From: David Hildenbrand <david@redhat.com>
To: Zi Yan <ziy@nvidia.com>
Cc: linux-mm@kvack.org, linux-kernel@vger.kernel.org,
	virtualization@lists.linux-foundation.org,
	Vlastimil Babka <vbabka@suse.cz>,
	Mel Gorman <mgorman@techsingularity.net>,
	Eric Ren <renzhengeek@gmail.com>, Mike Rapoport <rppt@kernel.org>,
	Oscar Salvador <osalvador@suse.de>,
	Christophe Leroy <christophe.leroy@csgroup.eu>
Subject: Re: [PATCH v10 2/5] mm: page_isolation: check specified range for unmovable pages
Date: Tue, 12 Apr 2022 17:06:01 +0200	[thread overview]
Message-ID: <afa115e6-d2ae-eeff-ba31-f8b2a5715b95@redhat.com> (raw)
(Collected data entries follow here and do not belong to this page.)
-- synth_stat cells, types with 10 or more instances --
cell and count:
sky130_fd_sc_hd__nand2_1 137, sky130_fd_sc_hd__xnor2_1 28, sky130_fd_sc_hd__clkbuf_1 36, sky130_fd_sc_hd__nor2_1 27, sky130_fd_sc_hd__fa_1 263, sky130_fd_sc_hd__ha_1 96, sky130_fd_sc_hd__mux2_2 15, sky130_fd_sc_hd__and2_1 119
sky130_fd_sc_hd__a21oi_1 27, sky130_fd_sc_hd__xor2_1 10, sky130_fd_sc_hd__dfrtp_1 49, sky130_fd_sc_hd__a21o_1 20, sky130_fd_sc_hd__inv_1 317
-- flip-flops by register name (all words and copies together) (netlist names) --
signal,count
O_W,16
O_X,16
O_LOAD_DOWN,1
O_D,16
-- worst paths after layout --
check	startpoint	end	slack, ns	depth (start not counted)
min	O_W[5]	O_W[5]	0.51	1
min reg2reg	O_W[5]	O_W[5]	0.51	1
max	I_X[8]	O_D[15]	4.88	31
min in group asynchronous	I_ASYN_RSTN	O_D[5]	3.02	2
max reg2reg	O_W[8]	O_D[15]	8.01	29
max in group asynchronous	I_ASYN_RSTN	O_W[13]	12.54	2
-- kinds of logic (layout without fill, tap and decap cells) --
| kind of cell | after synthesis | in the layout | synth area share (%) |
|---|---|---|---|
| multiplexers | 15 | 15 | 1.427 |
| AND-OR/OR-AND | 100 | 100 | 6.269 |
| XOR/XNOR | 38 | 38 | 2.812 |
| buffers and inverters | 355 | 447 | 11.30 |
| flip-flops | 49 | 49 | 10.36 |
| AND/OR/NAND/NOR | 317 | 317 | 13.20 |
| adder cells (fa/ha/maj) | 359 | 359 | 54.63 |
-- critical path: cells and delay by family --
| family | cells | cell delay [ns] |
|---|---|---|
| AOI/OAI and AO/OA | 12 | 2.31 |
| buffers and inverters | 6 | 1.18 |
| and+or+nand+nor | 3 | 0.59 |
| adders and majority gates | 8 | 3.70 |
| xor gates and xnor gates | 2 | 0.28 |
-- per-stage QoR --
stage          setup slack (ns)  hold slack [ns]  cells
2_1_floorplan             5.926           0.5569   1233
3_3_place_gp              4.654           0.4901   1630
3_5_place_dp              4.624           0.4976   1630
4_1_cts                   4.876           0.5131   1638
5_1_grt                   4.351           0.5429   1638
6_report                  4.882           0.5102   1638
`timescale 1ns/1ps
module half_adder(
    input  logic I_A,
    input  logic I_B,
    output logic O_S,
    output logic O_C
);
assign O_S = I_A ^ I_B;
assign O_C = I_A & I_B;
endmodule
==> /design/flow/run.sh <==
#!/bin/bash
# OpenROAD 26Q1-2900-gdf79404cd8, Yosys 0.63+post, stock flow scripts
make -C /OpenROAD-flow-scripts/flow DESIGN_CONFIG=/design/flow/config.mk WORK_HOME=/design/flow/orfs finish
==> /design/flow/config.mk <==
export PLATFORM = sky130hd
export DESIGN_NAME = adder
export DESIGN_NICKNAME = adder
export VERILOG_FILES = /design/flow/design.v
export SDC_FILE = /design/flow/constraint.sdc
export NUM_CORES = 4
export LEC_CHECK = 1
export CORE_AREA = 10 10 70 70
export DIE_AREA = 0 0 80 80
==> /design/flow/constraint.sdc <==
current_design adder

set clk_period 18.9
set clk_io_pct 0.2

create_clock -name clk0 -period $clk_period

set non_clock_inputs [all_inputs -no_clocks]
set_input_delay [expr $clk_period * $clk_io_pct] -clock clk0 $non_clock_inputs
set_output_delay [expr $clk_period * $clk_io_pct] -clock clk0 [all_outputs]
==> design.v <==
`timescale 1ns / 1ps
module Exp_x #(
    parameter D_W = 16
)(
    input  logic [D_W-1:0] I_X    ,
    output logic [D_W-1:0] O_EXP
);
generate
    if(D_W == 8)begin
        logic [15:0] mul_out;
        logic [8:0] uivi;
        logic [7:0] uivi_ab; 
        logic [2:0] ui;
        logic [4:0] vi;
        logic        uivi_msb;
        logic [7:0] p_2_vi;
        logic [7:0] n_2_vi;
        mul_fast #(
            .IN_DW(8)
        )u_mul_in_loge(
            .I_IN1     (I_X      ),
            .I_IN2     (8'd46    ), 
            .O_MUL_OUT (mul_out  )
        );
        assign uivi = mul_out[4] ? ({mul_out[15],mul_out[12:5]} + 1) : {mul_out[15],mul_out[12:5]}; 
        assign uivi_ab = (uivi_msb) ? ~uivi[7:0] + 1'b1 : uivi[7:0];
        assign uivi_msb = uivi[8];
        assign ui = uivi_ab[7:5];
        assign vi = uivi_ab[4:0];
        always_comb begin
            if($signed(I_X) >= $signed(8'd44))begin 
                O_EXP = 8'b0_11_11111;
            end else begin
                if(!uivi_msb)begin
                    O_EXP = p_2_vi << ui;
                end else begin
                    O_EXP = n_2_vi >> ui;
                end
            end
        end
        lut_pos #(
            .D_W(D_W)
        )u_lut_p(
            .vi    (vi),
            .result(p_2_vi)
        );
        lut_neg #(
            .D_W(D_W)
        )u_lut_n(
            .vi    (vi),
            .result(n_2_vi)
        );
    end else begin
        logic [31:0] mul_out;
        logic [16:0] uivi;
        logic [15:0] uivi_ab; 
        logic [2:0]  ui;
        logic [12:0] vi;
        logic        uivi_msb;
        logic [15:0] p_2_vi;
        logic [15:0] n_2_vi;
        mul_fast #(
            .IN_DW(16)
        )u_mul_in_loge(
            .I_IN1     (I_X      ),
            .I_IN2     (16'd11819), 
            .O_MUL_OUT (mul_out  )
        );
        assign uivi = mul_out[12] ? ({mul_out[31],mul_out[28:13]} + 1) : {mul_out[31],mul_out[28:13]}; 
        assign uivi_ab = (uivi_msb) ? ~uivi[15:0] + 1'b1 : uivi[15:0];
        assign uivi_msb = uivi[16];
        assign ui = uivi_ab[15:13];
        assign vi = uivi_ab[12:0];
        always_comb begin
            if($signed(I_X) >= $signed(16'd11357))begin 
                O_EXP = 16'b0_11_11111_1111_1111;
            end else begin
                if(!uivi_msb)begin
                    O_EXP = p_2_vi << ui;
                end else begin
                    O_EXP = n_2_vi >> ui;
                end
            end
        end
        lut_pos #(
            .D_W(D_W)
        )u_lut_p(
            .vi    (vi),
            .result(p_2_vi)
        );
        lut_neg #(
            .D_W(D_W)
        )u_lut_n(
            .vi    (vi),
            .result(n_2_vi)
        );
    end
endgenerate
endmodule
`timescale 1ns / 1ps
module lut_neg#(
    parameter D_W = 16   
)(
    input  logic [D_W-4:0] vi      ,
    output logic [D_W-1:0] result  
);
generate 
    if(D_W == 8)begin                                              
        localparam ln_2 = 6'd22;
        localparam ln_2_div_sqrt2 = 6'd16; 
        logic [5:0] vi_neg;
        logic [11:0] mul_1_full;
        logic [11:0] mul_2_full;
        logic [7:0] mul_1; 
        logic [7:0] mul_2; 
        assign vi_neg = {1'b1,~vi + 1'b1};
        assign mul_1 = {mul_1_full[11],2'b11,mul_1_full[9:5]};
        assign mul_2 = {mul_2_full[11],2'b11,mul_2_full[9:5]};
        mul_fast #(
            .IN_DW(6)
        )u_mul_1(
            .I_IN1     (vi_neg   ),
            .I_IN2     (ln_2_div_sqrt2 ),
            .O_MUL_OUT (mul_1_full) 
        );
        mul_fast #(
            .IN_DW(6)
        )u_mul_2(
            .I_IN1     (vi_neg   ),
            .I_IN2     (ln_2 ), 
            .O_MUL_OUT (mul_2_full)
        );
        always_comb begin
            if($signed(vi_neg) > $signed(6'b10_0001) & $signed(vi_neg) < $signed(6'b11_1000)) begin 
                result <= 8'd30 + mul_1;
            end
            else if($signed(vi_neg) >= $signed(6'b11_1000)) begin     
                result <= 8'b0_01_00000 + mul_2;
            end
            else begin
                result <= 8'b0_01_00000;  
            end
        end
    end else begin 
        localparam ln_2 = 14'd5678;
        localparam ln_2_div_sqrt2 = 14'd4015;
        logic [13:0] vi_neg;
        logic [27:0] mul_1_full;
        logic [27:0] mul_2_full;
        logic [15:0] mul_1; 
        logic [15:0] mul_2; 
        assign vi_neg = {1'b1,~vi + 1'b1};
        assign mul_1 = {mul_1_full[27],2'b11,mul_1_full[25:13]};
        assign mul_2 = {mul_2_full[27],2'b11,mul_2_full[25:13]};
        mul_fast #(
            .IN_DW(14)
        )u_mul_1(
            .I_IN1     (vi_neg   ),
            .I_IN2     (ln_2_div_sqrt2 ),
            .O_MUL_OUT (mul_1_full) 
        );
        mul_fast #(
            .IN_DW(14)
        )u_mul_2(
            .I_IN1     (vi_neg   ),
            .I_IN2     (ln_2 ), 
            .O_MUL_OUT (mul_2_full)
        );
        always_comb begin
            if($signed(vi_neg) > $signed(14'b10_0000_0000_0001) & $signed(vi_neg) < $signed(14'b11_1000_0111_0110)) begin 
                result <= 16'd7800 + mul_1;
            end
            else if($signed(vi_neg) > $signed(14'b11_1000_0111_0110)) begin     
                result <= 16'b0_01_00000_0000_0000 + mul_2;
            end
            else begin
                result <= 16'b0_01_00000_0000_0000;  
            end
        end
    end
endgenerate
endmodule
`timescale 1ns / 1ps
module lut_pos#(
    parameter D_W = 16         
)(
    input  logic [D_W-4:0]   vi      ,
    output logic [D_W-1:0]  result  
);
generate 
    if(D_W == 8)begin
        localparam ln_2 = 6'd22;
        localparam ln_2_mul_sqrt2 = 6'd31;
        logic [11:0] mul_2_full;
        logic [11:0] mul_3_full;
        logic [7:0]  mul_2; 
        logic [7:0]  mul_3; 
        assign mul_2 = {3'b000,mul_2_full[9:5]};
        assign mul_3 = {3'b000,mul_3_full[9:5]};
        mul_fast #(
            .IN_DW(6)
        )u_mul_1(
            .I_IN1     ({1'b0,vi}),
            .I_IN2     (ln_2 ),
            .O_MUL_OUT (mul_2_full) 
        );
        mul_fast #(
            .IN_DW(6)
        )u_mul_2(
            .I_IN1     ({1'b0,vi}),
            .I_IN2     (ln_2_mul_sqrt2 ), 
            .O_MUL_OUT (mul_3_full)
        );
        always_comb begin
            if(vi <= 6'd8) begin     
                result <= 8'b0_01_00000 + mul_2;
            end
            else if(vi > 6'd8 & vi < 6'b0_11111) begin 
                result <= 8'd30 + mul_3;
            end
            else begin
                result <= 8'b0_01_00000;  
            end
        end
    end else begin
        localparam ln_2 = 14'd5678;
        localparam ln_2_mul_sqrt2 = 14'd8030;
        logic [25:0] mul_2_full;
        logic [25:0] mul_3_full;
        logic [15:0] mul_2; 
        logic [15:0] mul_3; 
        assign mul_2 = {3'b000,mul_2_full[25:13]};
        assign mul_3 = {3'b000,mul_3_full[25:13]};
        mul_fast #(
            .IN_DW(14)
        )u_mul_1(
            .I_IN1     ({1'b0,vi}),
            .I_IN2     (ln_2 ),
            .O_MUL_OUT (mul_2_full) 
        );
        mul_fast #(
            .IN_DW(14)
        )u_mul_2(
            .I_IN1     ({1'b0,vi}),
            .I_IN2     (ln_2_mul_sqrt2 ), 
            .O_MUL_OUT (mul_3_full)
        );
        always_comb begin
            if(vi < 13'd2166) begin     
                result <= 16'b0_01_00000_0000_0000 + mul_2;
            end
            else if(vi > 13'd2166 & vi < 13'b1_1111_1111_1111) begin 
                result <= 16'd7570 + mul_3;
            end
            else begin
                result <= 16'b0_01_00000_0000_0000;  
            end
        end
    end
endgenerate
endmodule
module mul_fast#(
    parameter IN_DW = 8
)(
    input  logic [IN_DW-1:0]   I_IN1    ,
    input  logic [IN_DW-1:0]   I_IN2    ,
    output logic [IN_DW*2-1:0] O_MUL_OUT
);
integer i;
logic [IN_DW*2-1:0] input_1;
assign input_1 = {{IN_DW{I_IN1[IN_DW-1]}},I_IN1};
always_comb begin
    O_MUL_OUT = 0;
    for(i=0;i<IN_DW;i=i+1)begin
        if(i == IN_DW-1)
            O_MUL_OUT = O_MUL_OUT - ((I_IN2[i]) ? input_1 << i : 0);
        else 
            O_MUL_OUT = O_MUL_OUT + ((I_IN2[i]) ? input_1 << i : 0);
    end
end
endmodule
==> run.sh <==
#!/bin/bash
# OpenROAD 26Q1-2900-gdf79404cd8, Yosys 0.63+post, stock flow scripts
make -C /OpenROAD-flow-scripts/flow DESIGN_CONFIG=/design/flow/config.mk WORK_HOME=/design/flow/orfs finish
==> config.mk <==
export PLATFORM = sky130hd
export DESIGN_NAME = Exp_x
export DESIGN_NICKNAME = Exp_x
export VERILOG_FILES = /design/flow/design.v
export SDC_FILE = /design/flow/constraint.sdc
export NUM_CORES = 4
export LEC_CHECK = 1
export CORE_UTILIZATION = 50
==> constraint.sdc <==
current_design Exp_x

set clk_period 31.3
set clk_io_pct 0.2

create_clock -name clk0 -period $clk_period

set non_clock_inputs [all_inputs -no_clocks]
set_input_delay [expr $clk_period * $clk_io_pct] -clock clk0 $non_clock_inputs
set_output_delay [expr $clk_period * $clk_io_pct] -clock clk0 [all_outputs]
==> summary.txt <==
fresh numbers from the pnr run: cell count after synthesis=about 2,100, hold depth=6, number of sequential cells=0, vias in the first global route=14,472, Maximum Capacitance Violations=0, Setup WS pre-CTS=0.503 ns, Syn Area/Cell=around 8.6 µm², clock period minus worst slack=30.28 ns, Yosys Instances=around 2,100, Post-DRT Antenna Nets=0, die width=approximately 190 µm, Seq/Total Area, Yosys=0%, Inserted Diodes=0, Syn. warnings=7, Hold Crit Class=input port to output pin, crit end category=output pin, Worst path slowest cell=clkdlybuf4s50_1, Min Hold Slack=13.95 ns, routed len/inst=18.3 µm, DRC=0, vias after detailed routing=approximately 15,000, Post-Route WL=around 47 mm, global-route usage over all layers=between 20 and 30%, largest net degree at the start of global routing=31, initial DRC count=between 700 and 800, Tightest Pin Transition=about 0.9 ns, starting density of the core=between 50% and 60%, Critical Path AT=24.02 ns, delay of the slowest critical-path stage=0.58 ns, Top cells excl fill/tap=ha_1, inv_1, fa_1, Slew Viols, Final=0, Fin. Hold Viols=0, Ports=32, first-pass iteration count of the detailed router=5, area added between synthesis and finish=7.00%, Top delay family on crit path=AND-OR/OR-AND gates, achievable clock frequency=between 30 and 40 MHz, initial antenna violation count=0, CP max FO=16, critical path class=input port to output pin, Buf/Inv on CP=14, most used cell, CP=o21a_1, Post-Syn Area=17,600 µm², global placement routability congestion=~0.96, clk_buf instances=0, fin crit share=between 90 and 100%, startpoint types=input port, Tool Warnings=71, register area=0 µm², layout cells sized above 1=6.84%, most common cell after layout, fill and taps aside=ha_1, DR vias/cell=~5.7, max_slew headroom=39.5%, setup TNS=0 ns, status=finished clean, Placeable Area=34,600 µm², Cell Type Count=103, final setup vio count=0, first-pass GRT wire length=between 70 and 80 mm, Chip Area, Yosys=17,600 µm², Overflow after GRT=0, Port Buffers=32, worst-case hold path end point=O_EXP[15], chip area=36,000 µm², Hold Startpoint=I_X[0], Die Span Y=around 190 µm, DP HPWL=slightly below 40 mm, crit path DRT=25.04 ns, Worst Slack Setup Final=1.02 ns, standard-cell rows=approximately 70
## through the flow
stage / cells / utilization (%) / instance area, µm²
floorplan: 2062 / - / 17600
global placement: 2543 / 54.1 / 18700
detailed placement: 2543 / 54.1 / 18700
CTS: 2543 / 54.1 / 18700
global route: 2546 / 54.5 / 18900
finish: 2546 / 54.5 / 18900
## cell families after synthesis
family                     count (synthesis)  share of synthesized area, %
AOI/OAI and AO/OA                        473                          19.1
adders and majority gates                540                          47.4
buffers and inverters                    316                          6.85
muxes                                     28                          1.70
and+or+nand+nor                          507                          14.8
xor gates and xnor gates                 198                          10.2
## what timing repair did
action                                 in CTS  in global routing
setup endpoints to repair                   0                 12
hold buffers                                0                  0
buffers inserted                            0                  3
endpoints found under the hold margin       0                  0
resized                                     0                 30
## area by class of cell
cell class	instances	area, µm²
Multi-Input combinational cell	1746	16600
Inverter	268	1010
Fill cell	3180	15800
Tap cell	455	569
Timing Repair Buffer	77	676
## layer usage
metal | wire (µm) | global-route usage (%) | share of wire, % | vias to the layer above
met5 | 0 | 0 | 0 | -
met4 | 827 | 4.00 | 1.8 | 0
met3 | 2200 | 3.90 | 4.7 | 42
met2 | 20300 | 42.0 | 44 | 338
met1 | 23200 | 45.5 | 50 | 6835
li1 | - | - | - | 7311
## Yosys cell counts, drive strengths merged, types with 7 or more instances
library cell	number	area (µm²)
o31a	7	61.3
nor2b	12	75.1
or4	10	75.1
a221oi	13	126
a21oi	106	546
a21o	53	398
clkbuf	32	120
and2	29	181
nand2b	18	113
o22ai	8	50.1
and3	18	113
buf	16	81.3
or2	16	100
a22oi	12	95.1
a211o	11	96.3
o211ai	17	133
nor4	11	111
o21a	24	180
xnor2	138	1210
inv	266	998
nor4b	7	67.6
nor2	128	480
maj3	10	100
nand3	34	175
o31ai	14	115
nor3	41	216
or3	18	118
a31oi	18	119
ha	314	3930
xor2	57	514
nand2	125	479
o221ai	9	91.3
o21bai	22	165
mux2i	22	220
nand4	19	125
fa	216	4320
o21ai	67	335
and4	9	78.8
a211oi	21	168
## tightest hold or removal path, delay by kind of cell
family,cells,cell delay (ns)
buffers and inverters,2,0.66
and+or+nand+nor,3,0.57
adders and majority gates,1,0.19
## how the worst max path moves through the flow
stage      start        end  slack [ns]  cells past startpoint
5_1_grt   I_X[7]  O_EXP[11]       -0.05                     76
6_report  I_X[7]  O_EXP[11]        1.02                     76
4_1_cts   I_X[2]   O_EXP[9]        0.44                     72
In-Reply-To: <B4336C2E-E728-49E2-B84B-5728B9A1EA69@nvidia.com>

On 12.04.22 17:01, Zi Yan wrote:
> On 12 Apr 2022, at 10:49, David Hildenbrand wrote:
> 
>> On 12.04.22 16:07, Zi Yan wrote:
>>> On 12 Apr 2022, at 9:10, David Hildenbrand wrote:
>>>
>>>> On 06.04.22 17:18, Zi Yan wrote:
>>>>> From: Zi Yan <ziy@nvidia.com>
>>>>>
>>>>> Enable set_migratetype_isolate() to check specified sub-range for
>>>>> unmovable pages during isolation. Page isolation is done
>>>>> at MAX_ORDER_NR_PAEGS granularity, but not all pages within that
>>>>> granularity are intended to be isolated. For example,
>>>>> alloc_contig_range(), which uses page isolation, allows ranges without
>>>>> alignment. This commit makes unmovable page check only look for
>>>>> interesting pages, so that page isolation can succeed for any
>>>>> non-overlapping ranges.
>>>>>
>>>>> Signed-off-by: Zi Yan <ziy@nvidia.com>
>>>>> ---
>>>>
>>>> [...]
>>>>
>>>>>  /*
>>>>> - * This function checks whether pageblock includes unmovable pages or not.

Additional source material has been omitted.